Aliás, sabemos identificar rimas, encontrar ironias, figuras de linguagem ou
mesmo referências?
O
prazer está sempre associado a algo “comprável”. A nova tevê onde eu posso
movimentar a mão e mudar de canal sem precisar de controle remoto, o novo
celular onde eu posso olhar o face ou
postar algo no twitter. Tudo isso nos
dá prazer. Mas não encontramos prazer em olhar o mar. Olhar a rebentação das
ondas, ouvir o marulho, sentir o cheiro da água salgada, sentir na pele a água
fria.
Não
estamos dispostos a ficar sentado embaixo de uma árvore ouvindo o farfalhar,
percebendo a sombra da folha que vem e vai da frente do nosso olho. Não temos
prazer em apenas conversar com um amigo, sobre sonhos, sobre vontades, sobre
seus feitos, ouvir como foi seu primeiro dia de aula, quando sentiu medo de
verdade, como se deteve na frente do espelho em algum momento da vida em que
sentiu orgulho de si mesmo. Hoje só falamos sobre o time de futebol, um pouco
de política, dinheiro e claro, pessoas do sexo oposto.
As
músicas não dizem mais nada, não provocam, não deixam enigmas, não nos fazem
pensar. Apenas falam de baladas, de danças, de bundas, de camas.
Quem
encontra prazer em ler um livro, uma crônica, algumas notícias de jornal, ou
mesmo lê com mais atenção a mensagem de um amigo? Em algum momento estávamos
acostumados a ler cartas, e se fossem grandes, melhor ainda. Hoje, os e-mails
devem ser curtos, pois ninguém mais tem tempo de lê-los.
Não
estou falando de nostalgia. Não estou falando de como o tempo mudou as coisas,
como a vida ficou mais corrida. Estou falando de superficialidade. Estou
falando de falta de capacidade de interpretação. Estou falando do gozo
delimitado por consumo e sexo.
Também
não estou sendo romântico. Sentar embaixo da árvore daria o mesmo efeito do que
sentar embaixo de uma marquise e olhar o descascado do reboco da casa ao lado.

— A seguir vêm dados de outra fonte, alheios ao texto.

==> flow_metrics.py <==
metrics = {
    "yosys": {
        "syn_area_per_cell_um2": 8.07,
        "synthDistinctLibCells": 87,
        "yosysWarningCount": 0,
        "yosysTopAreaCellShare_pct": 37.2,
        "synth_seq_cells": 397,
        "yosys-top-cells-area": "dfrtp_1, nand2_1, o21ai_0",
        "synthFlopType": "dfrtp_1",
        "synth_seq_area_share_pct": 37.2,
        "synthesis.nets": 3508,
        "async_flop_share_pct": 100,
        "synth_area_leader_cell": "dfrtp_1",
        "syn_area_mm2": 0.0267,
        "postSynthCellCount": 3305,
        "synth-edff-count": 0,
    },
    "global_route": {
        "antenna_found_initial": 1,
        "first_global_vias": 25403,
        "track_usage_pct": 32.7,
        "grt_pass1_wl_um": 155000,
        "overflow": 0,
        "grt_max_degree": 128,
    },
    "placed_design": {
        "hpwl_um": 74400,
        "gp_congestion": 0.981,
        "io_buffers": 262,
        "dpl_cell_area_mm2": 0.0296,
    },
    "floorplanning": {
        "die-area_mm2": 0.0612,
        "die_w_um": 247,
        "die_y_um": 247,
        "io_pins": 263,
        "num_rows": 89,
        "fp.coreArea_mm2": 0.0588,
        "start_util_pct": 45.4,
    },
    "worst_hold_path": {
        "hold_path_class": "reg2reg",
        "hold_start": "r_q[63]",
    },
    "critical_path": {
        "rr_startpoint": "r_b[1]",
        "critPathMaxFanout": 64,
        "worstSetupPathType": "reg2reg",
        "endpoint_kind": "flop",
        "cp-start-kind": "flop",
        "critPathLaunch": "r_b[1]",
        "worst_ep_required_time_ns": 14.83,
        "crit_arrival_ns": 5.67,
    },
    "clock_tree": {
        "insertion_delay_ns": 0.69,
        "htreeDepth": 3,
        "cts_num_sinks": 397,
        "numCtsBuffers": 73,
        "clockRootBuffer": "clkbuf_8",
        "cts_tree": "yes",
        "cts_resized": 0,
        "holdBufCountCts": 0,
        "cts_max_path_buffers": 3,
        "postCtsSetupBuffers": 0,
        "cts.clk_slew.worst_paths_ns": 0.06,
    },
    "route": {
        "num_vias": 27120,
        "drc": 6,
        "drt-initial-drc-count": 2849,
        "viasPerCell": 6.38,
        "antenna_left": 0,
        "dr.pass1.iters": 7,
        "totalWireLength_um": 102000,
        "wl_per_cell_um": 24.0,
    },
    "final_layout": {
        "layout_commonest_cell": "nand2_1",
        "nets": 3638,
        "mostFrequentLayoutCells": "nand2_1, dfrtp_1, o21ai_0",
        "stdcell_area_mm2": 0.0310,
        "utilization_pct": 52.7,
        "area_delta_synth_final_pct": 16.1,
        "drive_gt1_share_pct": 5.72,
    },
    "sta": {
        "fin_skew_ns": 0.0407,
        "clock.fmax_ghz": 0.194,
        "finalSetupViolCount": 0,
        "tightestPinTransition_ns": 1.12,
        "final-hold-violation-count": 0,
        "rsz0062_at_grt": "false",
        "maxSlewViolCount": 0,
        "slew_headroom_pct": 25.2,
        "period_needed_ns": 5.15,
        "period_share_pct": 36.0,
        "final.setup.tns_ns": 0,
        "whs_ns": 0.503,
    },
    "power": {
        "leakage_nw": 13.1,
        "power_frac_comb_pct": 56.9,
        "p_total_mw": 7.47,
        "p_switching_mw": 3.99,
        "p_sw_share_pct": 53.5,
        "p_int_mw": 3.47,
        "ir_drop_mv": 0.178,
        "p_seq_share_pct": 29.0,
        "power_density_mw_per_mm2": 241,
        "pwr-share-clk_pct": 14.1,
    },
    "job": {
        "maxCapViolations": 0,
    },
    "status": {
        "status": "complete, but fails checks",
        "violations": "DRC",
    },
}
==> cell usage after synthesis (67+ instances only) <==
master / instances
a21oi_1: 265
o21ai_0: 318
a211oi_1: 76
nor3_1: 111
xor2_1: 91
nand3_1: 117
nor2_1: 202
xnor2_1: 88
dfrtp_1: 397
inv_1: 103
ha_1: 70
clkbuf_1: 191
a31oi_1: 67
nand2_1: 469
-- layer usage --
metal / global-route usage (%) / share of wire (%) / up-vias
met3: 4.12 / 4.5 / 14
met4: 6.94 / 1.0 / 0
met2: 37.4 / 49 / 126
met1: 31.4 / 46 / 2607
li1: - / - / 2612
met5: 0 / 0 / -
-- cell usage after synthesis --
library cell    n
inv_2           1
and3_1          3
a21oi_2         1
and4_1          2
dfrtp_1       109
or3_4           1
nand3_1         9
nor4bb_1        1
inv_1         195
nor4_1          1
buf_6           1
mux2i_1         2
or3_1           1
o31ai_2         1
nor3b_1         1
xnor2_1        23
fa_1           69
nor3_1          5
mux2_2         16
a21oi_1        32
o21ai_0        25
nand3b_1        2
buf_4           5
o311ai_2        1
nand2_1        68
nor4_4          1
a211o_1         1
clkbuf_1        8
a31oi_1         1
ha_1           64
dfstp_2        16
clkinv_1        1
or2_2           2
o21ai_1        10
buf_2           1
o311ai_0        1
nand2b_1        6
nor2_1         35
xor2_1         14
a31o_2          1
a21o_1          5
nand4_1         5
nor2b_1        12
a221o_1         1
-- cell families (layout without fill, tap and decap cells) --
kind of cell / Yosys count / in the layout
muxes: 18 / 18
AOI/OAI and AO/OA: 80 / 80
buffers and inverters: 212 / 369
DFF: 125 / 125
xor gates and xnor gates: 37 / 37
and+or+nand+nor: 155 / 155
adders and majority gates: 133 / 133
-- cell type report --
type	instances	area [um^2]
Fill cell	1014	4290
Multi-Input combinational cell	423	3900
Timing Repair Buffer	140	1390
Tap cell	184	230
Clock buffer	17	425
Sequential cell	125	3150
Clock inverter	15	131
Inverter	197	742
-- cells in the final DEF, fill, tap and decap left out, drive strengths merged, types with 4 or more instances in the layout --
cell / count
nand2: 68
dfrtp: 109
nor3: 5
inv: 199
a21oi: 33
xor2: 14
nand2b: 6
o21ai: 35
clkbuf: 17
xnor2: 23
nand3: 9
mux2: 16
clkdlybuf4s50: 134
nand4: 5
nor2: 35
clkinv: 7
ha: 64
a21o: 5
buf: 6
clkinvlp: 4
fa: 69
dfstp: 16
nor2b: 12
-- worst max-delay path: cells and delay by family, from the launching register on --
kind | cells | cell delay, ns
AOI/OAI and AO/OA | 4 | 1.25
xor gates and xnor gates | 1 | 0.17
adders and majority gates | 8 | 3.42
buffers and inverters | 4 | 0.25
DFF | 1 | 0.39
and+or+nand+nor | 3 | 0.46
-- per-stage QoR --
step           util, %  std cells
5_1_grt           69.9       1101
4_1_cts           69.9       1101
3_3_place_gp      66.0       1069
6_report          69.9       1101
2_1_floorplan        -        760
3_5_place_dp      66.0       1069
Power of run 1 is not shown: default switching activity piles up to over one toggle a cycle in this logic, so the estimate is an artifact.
--- config.mk ---
export PLATFORM = sky130hd
export DESIGN_NAME = code_port_arbiter
export DESIGN_NICKNAME = d
export VERILOG_FILES = /design/src/rtl/code_port_arbiter_pkg.sv /design/src/rtl/code_port_arbiter.sv
export SDC_FILE = /design/constraint.sdc
export NUM_CORES = 1
export LEC_CHECK = 0
export ABC_AREA = 1
export CAP_MARGIN = 20
export CORE_MARGIN = 5
export CORE_UTILIZATION = 37
export DETAILED_ROUTE_END_ITERATION = 10
export GPL_TIMING_DRIVEN = 0
export HOLD_SLACK_MARGIN = 0.05
export PLACE_DENSITY = 0.86
export SETUP_SLACK_MARGIN = 0.5
export SLEW_MARGIN = 20
export SYNTH_ARGS = -nofsm -noshare
export SYNTH_HDL_FRONTEND = slang
export SYNTH_SLANG_ARGS = --single-unit
--- constraint.sdc ---
create_clock -name clock -period 2.3 [get_ports clock]
set_input_delay 0.46 -clock clock [delete_from_list [all_inputs] [get_ports clock]]
set_output_delay 0.46 -clock clock [all_outputs]
set_load 0.1 [all_outputs]
$ cat config.mk
export PLATFORM = sky130hd
export DESIGN_NAME = vga_timing
export DESIGN_NICKNAME = d
export VERILOG_FILES = /design/src/rtl/vga_pkg.sv /design/src/rtl/pix_prescaler.sv /design/src/rtl/vga_timing.sv
export SDC_FILE = /design/constraint.sdc
export NUM_CORES = 1
export LEC_CHECK = 0
export ABC_AREA = 1
export CORE_MARGIN = 2
export CORE_UTILIZATION = 53
export DETAILED_ROUTE_END_ITERATION = 10
export HOLD_SLACK_MARGIN = 0.12
export PLACE_DENSITY = 0.78
export SYNTH_ARGS = -nofsm -noshare
export SYNTH_HDL_FRONTEND = slang
export SYNTH_SLANG_ARGS = --single-unit
$ cat constraint.sdc
create_clock -name clk -period 1.9 [get_ports clk]
set_clock_uncertainty 0.05 [all_clocks]
set_input_delay 0.19 -clock clk [delete_from_list [all_inputs] [get_ports clk]]
set_output_delay 0.19 -clock clk [all_outputs]
set_load 0.1 [all_outputs]
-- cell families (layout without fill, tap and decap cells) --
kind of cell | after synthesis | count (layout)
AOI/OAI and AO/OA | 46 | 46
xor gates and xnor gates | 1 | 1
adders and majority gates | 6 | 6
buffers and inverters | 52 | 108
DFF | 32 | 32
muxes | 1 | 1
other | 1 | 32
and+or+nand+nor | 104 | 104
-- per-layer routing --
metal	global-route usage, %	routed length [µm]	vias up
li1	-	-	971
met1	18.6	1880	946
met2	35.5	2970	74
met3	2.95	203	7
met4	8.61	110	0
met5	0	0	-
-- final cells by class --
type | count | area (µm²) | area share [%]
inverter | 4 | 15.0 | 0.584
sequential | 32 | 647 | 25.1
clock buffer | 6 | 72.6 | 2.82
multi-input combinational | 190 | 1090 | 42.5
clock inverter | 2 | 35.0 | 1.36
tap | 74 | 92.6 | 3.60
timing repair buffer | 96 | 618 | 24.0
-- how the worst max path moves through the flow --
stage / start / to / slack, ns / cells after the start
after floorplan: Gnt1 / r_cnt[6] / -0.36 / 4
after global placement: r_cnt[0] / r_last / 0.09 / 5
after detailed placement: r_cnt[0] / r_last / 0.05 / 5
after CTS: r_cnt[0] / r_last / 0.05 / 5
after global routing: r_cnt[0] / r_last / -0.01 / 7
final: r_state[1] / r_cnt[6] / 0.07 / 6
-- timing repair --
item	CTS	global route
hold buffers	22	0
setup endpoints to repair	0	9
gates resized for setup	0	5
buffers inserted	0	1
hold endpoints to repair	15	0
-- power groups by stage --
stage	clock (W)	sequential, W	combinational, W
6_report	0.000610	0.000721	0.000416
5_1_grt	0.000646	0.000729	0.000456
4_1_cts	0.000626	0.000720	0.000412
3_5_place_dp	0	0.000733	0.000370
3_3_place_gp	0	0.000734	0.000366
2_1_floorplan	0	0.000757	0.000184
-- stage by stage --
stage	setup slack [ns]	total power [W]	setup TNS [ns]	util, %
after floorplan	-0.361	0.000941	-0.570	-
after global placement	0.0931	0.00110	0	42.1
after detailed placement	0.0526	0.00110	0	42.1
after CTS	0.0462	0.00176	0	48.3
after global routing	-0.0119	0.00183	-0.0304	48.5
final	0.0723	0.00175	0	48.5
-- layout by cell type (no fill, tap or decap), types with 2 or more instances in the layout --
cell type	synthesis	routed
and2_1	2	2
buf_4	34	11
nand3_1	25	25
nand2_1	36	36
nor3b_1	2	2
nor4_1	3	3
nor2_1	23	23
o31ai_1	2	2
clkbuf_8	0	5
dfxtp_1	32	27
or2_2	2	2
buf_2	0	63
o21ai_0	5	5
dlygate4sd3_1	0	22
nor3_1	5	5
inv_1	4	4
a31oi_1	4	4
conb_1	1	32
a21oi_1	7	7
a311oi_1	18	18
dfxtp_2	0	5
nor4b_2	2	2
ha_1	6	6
## src/rtl/sync_counter_n.sv

```systemverilog
// sync_counter_n
// Parametrised synchronous up/down counter with modulus MODULO.
// Q and CO are registered; TC is a combinational look-ahead of the next wrap
// and is the enable for the next-higher stage when counters are cascaded.
// Priority on each rising edge: CLR > LOAD > EN (UP selects direction).

module sync_counter_n #(
  parameter int WIDTH       = 4,
  parameter int MODULO      = 16,
  parameter int RESET_VALUE = 0
) (
  input  logic             CLK,
  input  logic             RST,
  input  logic             CLR,
  input  logic             LOAD,
  input  logic [WIDTH-1:0] D,
  input  logic             EN,
  input  logic             UP,
  output logic [WIDTH-1:0] Q,
  output logic             TC,
  output logic             CO
);

  // ---------------------------------------------------------------------------
  // Elaboration-time parameter legality. An illegal combination stops the
  // build; there is no runtime handling of out-of-range configurations.
  // ---------------------------------------------------------------------------
  localparam longint unsigned SPAN = 64'd1 << WIDTH;

  if (WIDTH < 32'sd1) begin : g_bad_width
    $error("sync_counter_n: WIDTH must be at least 1");
  end

  if ((MODULO < 32'sd2) || (64'(MODULO) > SPAN)) begin : g_bad_modulo
    $error("sync_counter_n: MODULO must lie in 2 .. 2**WIDTH");
  end

  if ((RESET_VALUE < 32'sd0) || (RESET_VALUE >= MODULO)) begin : g_bad_reset
    $error("sync_counter_n: RESET_VALUE must be below MODULO");
  end

  // ---------------------------------------------------------------------------
  // Constants. MOD_EXT is one bit wider than the counter so that a full-range
  // modulus (2**WIDTH) is representable without truncation.
  // ---------------------------------------------------------------------------
  localparam logic [WIDTH:0]   MOD_EXT  = (WIDTH+1)'(MODULO);
  localparam logic [WIDTH-1:0] MAX_Q    = WIDTH'(MODULO - 1);
  localparam logic [WIDTH-1:0] ZERO_Q   = {WIDTH{1'b0}};
  localparam logic [WIDTH-1:0] RST_Q    = WIDTH'(RESET_VALUE);
  localparam logic [WIDTH:0]   ONE_EXT  = (WIDTH+1)'(1);

  // ---------------------------------------------------------------------------
  // Helper: load value with saturating clamp. Anything at or above the
  // modulus is pinned to the top legal count so Q can never leave range.
  // ---------------------------------------------------------------------------
  function automatic logic [WIDTH-1:0] clamp_load(input logic [WIDTH-1:0] d);
    logic [WIDTH:0] d_ext;
    d_ext = {1'b0, d};
    if (d_ext < MOD_EXT) begin
      clamp_load = d;
    end else begin
      clamp_load = MAX_Q;
    end
  endfunction

  // ---------------------------------------------------------------------------
  // State and next-state signals
  // ---------------------------------------------------------------------------
  logic [WIDTH-1:0] q_r;
  logic             co_r;

  logic [WIDTH-1:0] q_next_s;
  logic             co_next_s;

  logic [WIDTH:0]   up_sum_s;    // q + 1 at WIDTH+1 bits
  logic [WIDTH:0]   dn_diff_s;   // q - 1 at WIDTH+1 bits, MSB is the borrow
  logic             up_wrap_s;
  logic             dn_wrap_s;
  logic [WIDTH-1:0] up_val_s;
  logic [WIDTH-1:0] dn_val_s;
  logic [WIDTH-1:0] load_val_s;
  logic             at_max_s;
  logic             at_zero_s;

  // Extended-width increment/decrement and their wrap conditions.
  always_comb begin
    up_sum_s  = {1'b0, q_r} + ONE_EXT;
    dn_diff_s = {1'b0, q_r} - ONE_EXT;
    // q never exceeds MODULO-1, so reaching MOD_EXT is exactly the up wrap,
    // and a borrow out of the extended subtract is exactly the down wrap.
    up_wrap_s = (up_sum_s == MOD_EXT);
    dn_wrap_s = dn_diff_s[WIDTH];
    if (up_wrap_s) begin
      up_val_s = ZERO_Q;
    end else begin
      up_val_s = up_sum_s[WIDTH-1:0];
    end
    if (dn_wrap_s) begin
      dn_val_s = MAX_Q;
    end else begin
      dn_val_s = dn_diff_s[WIDTH-1:0];
    end
    load_val_s = clamp_load(D);
  end

  // Terminal-count detection on the registered count (WIDTH-bit compares).
  always_comb begin
    at_max_s  = (q_r == MAX_Q);
    at_zero_s = (q_r == ZERO_Q);
  end

  // Next-state selection with strict priority CLR > LOAD > EN.
  always_comb begin
    q_next_s  = q_r;
    co_next_s = 1'b0;
    if (CLR) begin
      q_next_s  = ZERO_Q;
      co_next_s = 1'b0;
    end else if (LOAD) begin
      q_next_s  = load_val_s;
      co_next_s = 1'b0;
    end else if (EN) begin
      case (UP)
        1'b1: begin
          q_next_s  = up_val_s;
          co_next_s = up_wrap_s;
        end
        1'b0: begin
          q_next_s  = dn_val_s;
          co_next_s = dn_wrap_s;
        end
        default: begin
          q_next_s  = q_r;
          co_next_s = 1'b0;
        end
      endcase
    end else begin
      q_next_s  = q_r;
      co_next_s = 1'b0;
    end
  end

  // Count and wrap-pulse registers; RST forces them asynchronously.
  always_ff @(posedge CLK or posedge RST) begin
    if (RST) begin
      q_r  <= RST_Q;
      co_r <= 1'b0;
    end else begin
      q_r  <= q_next_s;
      co_r <= co_next_s;
    end
  end

  // Look-ahead terminal count: high in the cycle before a wrapping edge.
  always_comb begin
    if (UP) begin
      TC = EN & at_max_s;
    end else begin
      TC = EN & at_zero_s;
    end
  end

  assign Q  = q_r;
  assign CO = co_r;

endmodule

```
===== src/rtl/uart_tx_arbiter.sv =====
// rtl/uart_tx_arbiter.sv - round-robin, packet-locked arbiter sharing one UART TX core
// Grant is held for a whole packet; a watchdog revokes it if the owner stalls mid-packet.
module uart_tx_arbiter #(
    parameter int          NUM_REQ = 2,
    parameter logic [31:0] TIMEOUT = 32'd1000000
) (
    input  logic                   CLK,
    input  logic                   RST,
    input  logic [NUM_REQ-1:0]     REQ_VALID,
    input  logic [8*NUM_REQ-1:0]   REQ_DATA,
    input  logic [NUM_REQ-1:0]     REQ_LAST,
    output logic [NUM_REQ-1:0]     REQ_READY,
    output logic [NUM_REQ-1:0]     GRANT,
    output logic [7:0]             TX_DATA,
    output logic                   TX_START,
    input  logic                   TX_BUSY,
    output logic                   TIMEOUT_PULSE
);

    localparam int              OW       = $clog2(NUM_REQ);
    localparam logic [OW-1:0]   LAST_IDX = OW'(NUM_REQ - 1);

    typedef enum logic [1:0] {IDLE, SEND, WAIT_ACK, WAIT_DONE} state_t;

    state_t             state, state_d;
    logic [NUM_REQ-1:0] grant_d;
    logic [OW-1:0]      owner, owner_d;
    logic [OW-1:0]      last_owner, last_owner_d;
    logic [7:0]         tx_data_d;
    logic               last_flag, last_flag_d;
    logic [31:0]        stall_cnt, stall_d;
    logic               pulse_d;

    logic [OW-1:0]      winner;
    logic [OW-1:0]      cand;
    logic               found;
    logic [7:0]         owner_byte;
    logic               owner_valid;
    logic               owner_last;
    logic               accept;

    // Scan starts one past the previous owner and wraps, so the first hit is the fair winner.
    always_comb begin
        winner = '0;
        found  = 1'b0;
        cand   = last_owner;
        for (int k = 0; k < NUM_REQ; k++) begin
            cand = (cand == LAST_IDX) ? '0 : cand + OW'(1);
            if (!found && REQ_VALID[cand]) begin
                winner = cand;
                found  = 1'b1;
            end
        end
    end

    always_comb begin
        owner_byte = '0;
        for (int i = 0; i < NUM_REQ; i++) begin
            if (owner == OW'(i)) begin
                owner_byte = REQ_DATA[8*i +: 8];
            end
        end
    end

    assign owner_valid = REQ_VALID[owner];
    assign owner_last  = REQ_LAST[owner];
    assign REQ_READY   = (state == SEND && !TX_BUSY) ? GRANT : '0;
    assign TX_START    = (state == WAIT_ACK);
    assign accept      = |(REQ_VALID & REQ_READY);

    always_comb begin
        state_d      = state;
        grant_d      = GRANT;
        owner_d      = owner;
        last_owner_d = last_owner;
        tx_data_d    = TX_DATA;
        last_flag_d  = last_flag;
        stall_d      = stall_cnt;
        pulse_d      = 1'b0;
        case (state)
            IDLE: begin
                if (found) begin
                    state_d          = SEND;
                    owner_d          = winner;
                    grant_d          = '0;
                    grant_d[winner]  = 1'b1;
                    stall_d          = '0;
                end
            end
            SEND: begin
                // An accept in the same cycle as the timeout wins; the counter never fires then.
                if (accept) begin
                    tx_data_d   = owner_byte;
                    last_flag_d = owner_last;
                    stall_d     = '0;
                    state_d     = WAIT_ACK;
                end else if (!owner_valid && TIMEOUT != 32'd0) begin
                    if (stall_cnt >= TIMEOUT - 32'd1) begin
                        pulse_d      = 1'b1;
                        grant_d      = '0;
                        last_owner_d = owner;
                        stall_d      = TIMEOUT;
                        state_d      = IDLE;
                    end else begin
                        stall_d = stall_cnt + 32'd1;
                    end
                end
            end
            WAIT_ACK: begin
                state_d = WAIT_DONE;
            end
            WAIT_DONE: begin
                if (!TX_BUSY) begin
                    if (last_flag) begin
                        grant_d      = '0;
                        last_owner_d = owner;
                        state_d      = IDLE;
                    end else begin
                        stall_d = '0;
                        state_d = SEND;
                    end
                end
            end
            default: begin
                state_d = IDLE;
                grant_d = '0;
            end
        endcase
    end

    always_ff @(posedge CLK) begin
        if (RST) begin
            state         <= IDLE;
            GRANT         <= '0;
            owner         <= '0;
            last_owner    <= LAST_IDX;
            TX_DATA       <= 8'h00;
            last_flag     <= 1'b0;
            stall_cnt     <= '0;
            TIMEOUT_PULSE <= 1'b0;
        end else begin
            state         <= state_d;
            GRANT         <= grant_d;
            owner         <= owner_d;
            last_owner    <= last_owner_d;
            TX_DATA       <= tx_data_d;
            last_flag     <= last_flag_d;
            stall_cnt     <= stall_d;
            TIMEOUT_PULSE <= pulse_d;
        end
    end

endmodule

não importa muito, na verdade, o que está fora de mim, e sim, como eu leio o
que está fora de mim, como isso me constrói, me modifica, me ensina.
E
muito menos estou sendo acadêmico. Quando digo que não sabemos ler uma pintura,
por exemplo, não quero dizer que precisamos ter estudado sobre isso. Acredito
que na simples observação, cuidadosa e através do tempo, vamos percebendo as
coisas. Já vi em muitos documentários e em conversas onde pessoas muito simples
e sem estudo davam opinião, analogias e metáforas superiores a grandes poetas
eruditos, e definições sobre as relações humanas e em sociedade que não li em
grandes teóricos.
Não
é preciso ter uma casa de frente ao mar. Não estou falando em buscar o sonho
vendido em filmes norte-americanos ou com os pobres que saem do nada e ficam
famosos, geralmente pelo futebol, música ou BBB aqui no Brasil (e que, nas
entrevistas para o Faustão sempre nos dizem: não desistam de seus sonhos...).
Na
nossa sociedade de consumo, aquilo que não tem preço significa não ter valor.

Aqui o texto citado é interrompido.